A Praça dos meus sonhos

Banco de praça tomado por lama no chão.

A avalanche de rejeitos oriunda da barragem da Samarco, que rompeu em 5 de novembro de 2015, destruiu igrejas, casas, pontes, plantações, sonhos, sentimentos e, em meio a todos os destroços, a praça de Barra Longa não escapou a este crime anunciado.

A pracinha, como sempre foi chamada, era o cartão postal da cidade de Barra Longa. Construída às margens do majestoso rio Carmo, foi berço de vários casamentos e palco de paqueras, namoros e amores que constituíram famílias.

Sua construção data de 1970 e recebera o nome de Praça Manoel Lino Mol. Por 45 anos, a praça serviu de abrigo para os casos ali contados sob a sombra das árvores e sobre os bancos que sempre ofereceram descanso e conforto. Quantas histórias verdadeiras, ou não, nasceram ou foram contadas em seu aconchego. 

Mas, na madrugada do dia 6 de novembro de 2015, o monstro de rejeito que escapou da prisão de Fundão fez da nossa pracinha mais uma vítima de seus inúmeros crimes. Atingida pela avalanche de lama, a praça se torna um depósito de rejeito. 

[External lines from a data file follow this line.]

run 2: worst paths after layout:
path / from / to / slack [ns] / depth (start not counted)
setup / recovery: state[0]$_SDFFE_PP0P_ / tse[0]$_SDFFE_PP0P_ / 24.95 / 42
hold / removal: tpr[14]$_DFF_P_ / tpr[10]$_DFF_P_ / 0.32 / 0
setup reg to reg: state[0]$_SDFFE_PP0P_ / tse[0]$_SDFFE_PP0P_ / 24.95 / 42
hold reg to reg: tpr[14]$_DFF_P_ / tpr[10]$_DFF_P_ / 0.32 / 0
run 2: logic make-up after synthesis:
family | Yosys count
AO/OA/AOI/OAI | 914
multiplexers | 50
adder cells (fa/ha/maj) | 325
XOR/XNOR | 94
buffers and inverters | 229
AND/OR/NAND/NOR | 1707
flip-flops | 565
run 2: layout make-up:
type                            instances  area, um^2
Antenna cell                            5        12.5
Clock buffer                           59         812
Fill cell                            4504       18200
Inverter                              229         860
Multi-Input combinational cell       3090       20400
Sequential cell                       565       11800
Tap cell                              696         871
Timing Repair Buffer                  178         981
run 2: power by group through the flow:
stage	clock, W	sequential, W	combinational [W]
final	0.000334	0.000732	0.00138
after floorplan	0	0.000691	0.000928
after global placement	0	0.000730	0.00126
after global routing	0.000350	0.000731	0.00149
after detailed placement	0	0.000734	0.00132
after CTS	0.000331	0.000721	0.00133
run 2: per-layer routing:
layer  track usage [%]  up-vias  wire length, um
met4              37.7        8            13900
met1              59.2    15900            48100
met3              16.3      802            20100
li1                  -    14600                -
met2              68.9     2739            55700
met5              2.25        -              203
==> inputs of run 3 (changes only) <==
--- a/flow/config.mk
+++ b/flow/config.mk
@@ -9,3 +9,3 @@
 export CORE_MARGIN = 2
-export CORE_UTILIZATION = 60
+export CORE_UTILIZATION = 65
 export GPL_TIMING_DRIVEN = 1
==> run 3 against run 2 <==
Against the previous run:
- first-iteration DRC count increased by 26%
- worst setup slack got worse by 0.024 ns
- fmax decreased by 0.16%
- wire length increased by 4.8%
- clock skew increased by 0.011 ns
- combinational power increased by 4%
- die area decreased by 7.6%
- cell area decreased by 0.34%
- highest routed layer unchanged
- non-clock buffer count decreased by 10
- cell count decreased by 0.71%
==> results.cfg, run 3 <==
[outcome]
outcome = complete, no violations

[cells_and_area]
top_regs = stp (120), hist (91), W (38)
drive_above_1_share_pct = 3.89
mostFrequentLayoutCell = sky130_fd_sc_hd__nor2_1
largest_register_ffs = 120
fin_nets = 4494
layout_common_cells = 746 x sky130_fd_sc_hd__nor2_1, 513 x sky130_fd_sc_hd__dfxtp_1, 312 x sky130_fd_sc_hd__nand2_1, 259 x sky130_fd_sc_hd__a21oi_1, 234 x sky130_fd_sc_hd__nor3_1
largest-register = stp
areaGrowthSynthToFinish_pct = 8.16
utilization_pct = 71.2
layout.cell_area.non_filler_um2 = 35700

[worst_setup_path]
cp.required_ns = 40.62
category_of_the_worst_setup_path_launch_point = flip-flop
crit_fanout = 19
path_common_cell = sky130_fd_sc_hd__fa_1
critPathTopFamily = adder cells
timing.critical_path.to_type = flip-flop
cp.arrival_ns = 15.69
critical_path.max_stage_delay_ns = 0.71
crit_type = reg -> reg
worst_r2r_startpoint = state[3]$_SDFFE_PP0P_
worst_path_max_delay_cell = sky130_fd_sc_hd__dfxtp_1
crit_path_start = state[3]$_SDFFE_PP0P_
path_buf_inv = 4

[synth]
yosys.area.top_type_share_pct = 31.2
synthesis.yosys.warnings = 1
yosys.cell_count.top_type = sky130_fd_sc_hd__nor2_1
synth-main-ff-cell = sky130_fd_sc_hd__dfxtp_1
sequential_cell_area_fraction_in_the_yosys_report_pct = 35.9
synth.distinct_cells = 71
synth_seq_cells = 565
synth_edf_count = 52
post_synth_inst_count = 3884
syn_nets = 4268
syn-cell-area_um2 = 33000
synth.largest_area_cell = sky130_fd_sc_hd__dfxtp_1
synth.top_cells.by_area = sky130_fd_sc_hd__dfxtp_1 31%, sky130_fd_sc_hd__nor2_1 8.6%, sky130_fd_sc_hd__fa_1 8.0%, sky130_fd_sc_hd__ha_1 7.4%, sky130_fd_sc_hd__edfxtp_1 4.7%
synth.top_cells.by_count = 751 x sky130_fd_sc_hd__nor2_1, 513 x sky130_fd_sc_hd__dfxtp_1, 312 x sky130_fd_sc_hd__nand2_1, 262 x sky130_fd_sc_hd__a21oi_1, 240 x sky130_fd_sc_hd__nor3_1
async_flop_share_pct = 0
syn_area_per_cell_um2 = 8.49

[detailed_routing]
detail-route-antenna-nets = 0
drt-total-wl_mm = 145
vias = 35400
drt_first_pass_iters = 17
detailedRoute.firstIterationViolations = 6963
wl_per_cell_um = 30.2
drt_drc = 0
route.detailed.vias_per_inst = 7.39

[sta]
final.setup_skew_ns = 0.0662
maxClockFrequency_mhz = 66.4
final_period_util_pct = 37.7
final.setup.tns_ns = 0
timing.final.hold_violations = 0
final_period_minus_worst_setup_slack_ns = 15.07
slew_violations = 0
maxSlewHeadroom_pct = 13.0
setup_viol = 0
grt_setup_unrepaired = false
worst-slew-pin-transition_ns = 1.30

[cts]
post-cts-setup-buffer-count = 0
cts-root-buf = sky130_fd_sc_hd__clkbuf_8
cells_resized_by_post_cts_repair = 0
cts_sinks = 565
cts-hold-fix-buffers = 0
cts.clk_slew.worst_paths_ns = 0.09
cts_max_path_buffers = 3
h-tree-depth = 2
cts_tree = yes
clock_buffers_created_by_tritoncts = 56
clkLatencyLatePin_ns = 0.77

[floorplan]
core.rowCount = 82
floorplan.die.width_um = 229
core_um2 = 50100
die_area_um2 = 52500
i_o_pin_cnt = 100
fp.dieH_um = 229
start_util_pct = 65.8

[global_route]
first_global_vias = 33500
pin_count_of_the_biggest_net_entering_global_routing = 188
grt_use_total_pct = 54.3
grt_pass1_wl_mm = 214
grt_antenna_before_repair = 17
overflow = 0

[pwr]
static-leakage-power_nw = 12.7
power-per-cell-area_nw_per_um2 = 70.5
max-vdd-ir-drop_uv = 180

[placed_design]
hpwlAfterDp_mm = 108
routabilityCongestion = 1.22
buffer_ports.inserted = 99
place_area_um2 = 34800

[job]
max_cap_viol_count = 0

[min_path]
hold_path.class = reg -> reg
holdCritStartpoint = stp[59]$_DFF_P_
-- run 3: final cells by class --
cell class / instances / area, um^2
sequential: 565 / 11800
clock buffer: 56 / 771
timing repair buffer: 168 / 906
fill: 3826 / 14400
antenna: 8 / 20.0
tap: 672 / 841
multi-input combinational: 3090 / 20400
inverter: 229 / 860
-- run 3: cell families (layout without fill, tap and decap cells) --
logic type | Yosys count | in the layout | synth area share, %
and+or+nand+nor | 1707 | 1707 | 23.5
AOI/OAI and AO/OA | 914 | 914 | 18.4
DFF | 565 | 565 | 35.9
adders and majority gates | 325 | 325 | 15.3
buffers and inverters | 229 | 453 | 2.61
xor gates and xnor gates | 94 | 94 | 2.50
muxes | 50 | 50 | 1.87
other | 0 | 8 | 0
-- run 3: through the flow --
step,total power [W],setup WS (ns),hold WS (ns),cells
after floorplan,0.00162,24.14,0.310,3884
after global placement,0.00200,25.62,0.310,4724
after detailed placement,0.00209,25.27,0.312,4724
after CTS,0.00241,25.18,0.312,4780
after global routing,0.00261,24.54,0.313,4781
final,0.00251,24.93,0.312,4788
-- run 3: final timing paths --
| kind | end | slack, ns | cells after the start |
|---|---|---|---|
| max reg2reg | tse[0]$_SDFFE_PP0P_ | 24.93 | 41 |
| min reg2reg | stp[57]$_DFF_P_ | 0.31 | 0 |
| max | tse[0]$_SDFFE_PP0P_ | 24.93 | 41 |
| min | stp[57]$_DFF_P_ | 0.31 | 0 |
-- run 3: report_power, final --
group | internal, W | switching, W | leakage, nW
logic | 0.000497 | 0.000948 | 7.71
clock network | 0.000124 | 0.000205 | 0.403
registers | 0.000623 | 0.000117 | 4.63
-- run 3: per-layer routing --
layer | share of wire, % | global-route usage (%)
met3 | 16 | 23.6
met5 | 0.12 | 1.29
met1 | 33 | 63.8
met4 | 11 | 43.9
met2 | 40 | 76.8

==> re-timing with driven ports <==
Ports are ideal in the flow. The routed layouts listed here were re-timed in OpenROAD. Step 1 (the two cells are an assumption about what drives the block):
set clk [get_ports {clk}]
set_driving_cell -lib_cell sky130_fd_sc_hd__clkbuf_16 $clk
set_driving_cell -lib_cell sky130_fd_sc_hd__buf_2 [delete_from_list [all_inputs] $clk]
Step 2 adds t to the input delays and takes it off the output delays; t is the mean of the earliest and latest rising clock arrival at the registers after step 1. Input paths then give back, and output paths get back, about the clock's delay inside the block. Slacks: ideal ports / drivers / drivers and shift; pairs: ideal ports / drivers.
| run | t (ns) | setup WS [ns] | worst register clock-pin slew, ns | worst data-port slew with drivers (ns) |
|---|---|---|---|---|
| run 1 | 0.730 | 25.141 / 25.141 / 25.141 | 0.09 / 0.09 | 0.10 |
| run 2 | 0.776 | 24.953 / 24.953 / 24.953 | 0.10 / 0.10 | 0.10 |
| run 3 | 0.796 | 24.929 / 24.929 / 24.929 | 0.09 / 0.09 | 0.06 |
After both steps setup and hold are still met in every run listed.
Background: an optimization exercise with open tools, aiming at small area, a short achievable clock period and few clock cycles. Do not read the settings as production practice.
Function was checked by simulation only, so behaviour that the tests miss may differ from the original.

==> flow/design.v, too long to show whole: its modules and the start of the top module <==
// module rg_div: 62 lines
// module rot_geom: 898 lines
module rot_geom (
    input  wire        clk,
    input  wire        rst,         
    input  wire        start,
    input  wire        op,          
    input  wire [15:0] w,
    input  wire [15:0] h,
    input  wire [15:0] sin_q,       
    input  wire [15:0] cos_q,       
    output wire        busy,
    output wire        done,
    output wire [7:0]  errcode,
    output wire [31:0] res_a,       
    output wire [31:0] res_b        
);
  // ...
==> flow/flow/run.sh <==
#!/bin/bash
# The standard layout, with
#  - repair_timing aiming at a shorter period than the clock (setup margin),
#    repairing only the worst endpoints so that the area stays small;
set -o pipefail
bash standard.sh SETUP_SLACK_MARGIN=9.3 TNS_END_PERCENT=10 \
    "BUFFER_PORTS_ARGS=-buffer_cell sky130_fd_sc_hd__buf_4" finish > std_flow.log 2>&1
==> flow/standard.sh <==
#!/bin/bash
# synth_recipe.tcl (not shown) runs the flow's synth.tcl, then flattens the netlist and writes it again
# the make line also repeats each setting of config.mk as NAME=value (left out here)
make -C /OpenROAD-flow-scripts/flow DESIGN_CONFIG=/design/flow/config.mk WORK_HOME=/design/flow/orfs CLKGATE_MAP_FILE= SYNTH_SCRIPT=/design/flow/synth_recipe.tcl "${@:-finish}"
==> flow/config.mk <==
export PLATFORM = sky130hd
export DESIGN_NAME = rot_geom
export DESIGN_NICKNAME = rot_geom
export VERILOG_FILES = /design/flow/design.v
export SDC_FILE = /design/flow/constraint.sdc
export NUM_CORES = 4
export LEC_CHECK = 0
export CAP_MARGIN = 40
export CORE_MARGIN = 2
export CORE_UTILIZATION = 40
export PLACE_DENSITY = 0.6
export SLEW_MARGIN = 30
==> flow/constraint.sdc <==
create_clock -name core_clock -period 13.0 [get_ports {clk}]
set_input_delay 2.6000 -clock core_clock [delete_from_list [all_inputs] [get_ports {clk}]]
set_output_delay 2.6000 -clock core_clock [all_outputs]
set_load 0.01 [all_outputs]
==> run notes, run 1 <==
- Status: timing/DRC/antenna clean
- CP max stage cell: dfxtp_2
- IO Port Bufs: 136
- CTS root buffer: clkbuf_16
- CP Class: flip-flop to flip-flop
- Post-synthesis cell area: 41810 um2
- Multi-input combinational area share: 60.25%
- Total gr overflow: 0
- Crit path largest cell delay: 0.55 ns
- GRT Max-Usage Layer: met2
- Largest cell class by area: multi-input combinational cells
- CTS clock-pin slew for the worst setup and hold paths: 0.07 ns
- Arr. time, crit path: 4.71 ns
- Primary FF master, synth: dfxtp_1
- Largest net degree at the start of global routing: 78
- Initial DRC count: 6699
- R2r endpoint: mc[11]
- Non-clock buffering overhead: 8.321%
- Max reg flops: 33
- Layout cell share with drive strength beyond 1: 18.87%
- Final min period: 4.159 ns
- Critical Path End: mc[11]
- Slew Limit Fails: 0
- Synth Area in Compound Gates: 21.53%
- Met3 wire len: 25270 um
- Placed Area: 44490 um2
- Vias per cell: 6.455
- Final Non-Filler Cells: 6716
- Final hold viol count: 0
- Clock buffer depth: 3
- Most used cell along the critical path: fa_1
- FFs & Latches: 433
- Met2 routed WL: 82770 um
- Worst hold slack: 0.3308 ns
- Seq/Total Area, Yosys: 24.44%
- Simple-gate area share of the yosys netlist: 17.50%
- Mapped Cells: 5098
- Synth Register Bits: 433
Testbench counts, summed over its fixed seeds: cycles 26,260.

Um ano depois, a praça passa por uma reforma ou, melhor dizendo, uma maquiagem, pois tudo o que foi construído na praça sem a participação das pessoas atingidas segue o padrão Renova de reparação. A prova é tanta que, na primeira cheia do rio Carmo, no final de 2021 e no início de 2022, a praça recebeu mais uma grande quantidade de rejeitos que estava depositado às margens dos rios Carmo e Gualaxo do Norte. Destruiu o piso que a Renova havia construído há cinco anos, provando, mais uma vez, para que a Renova foi instituída. Em Barra Longa, a barragem está se rompendo até hoje.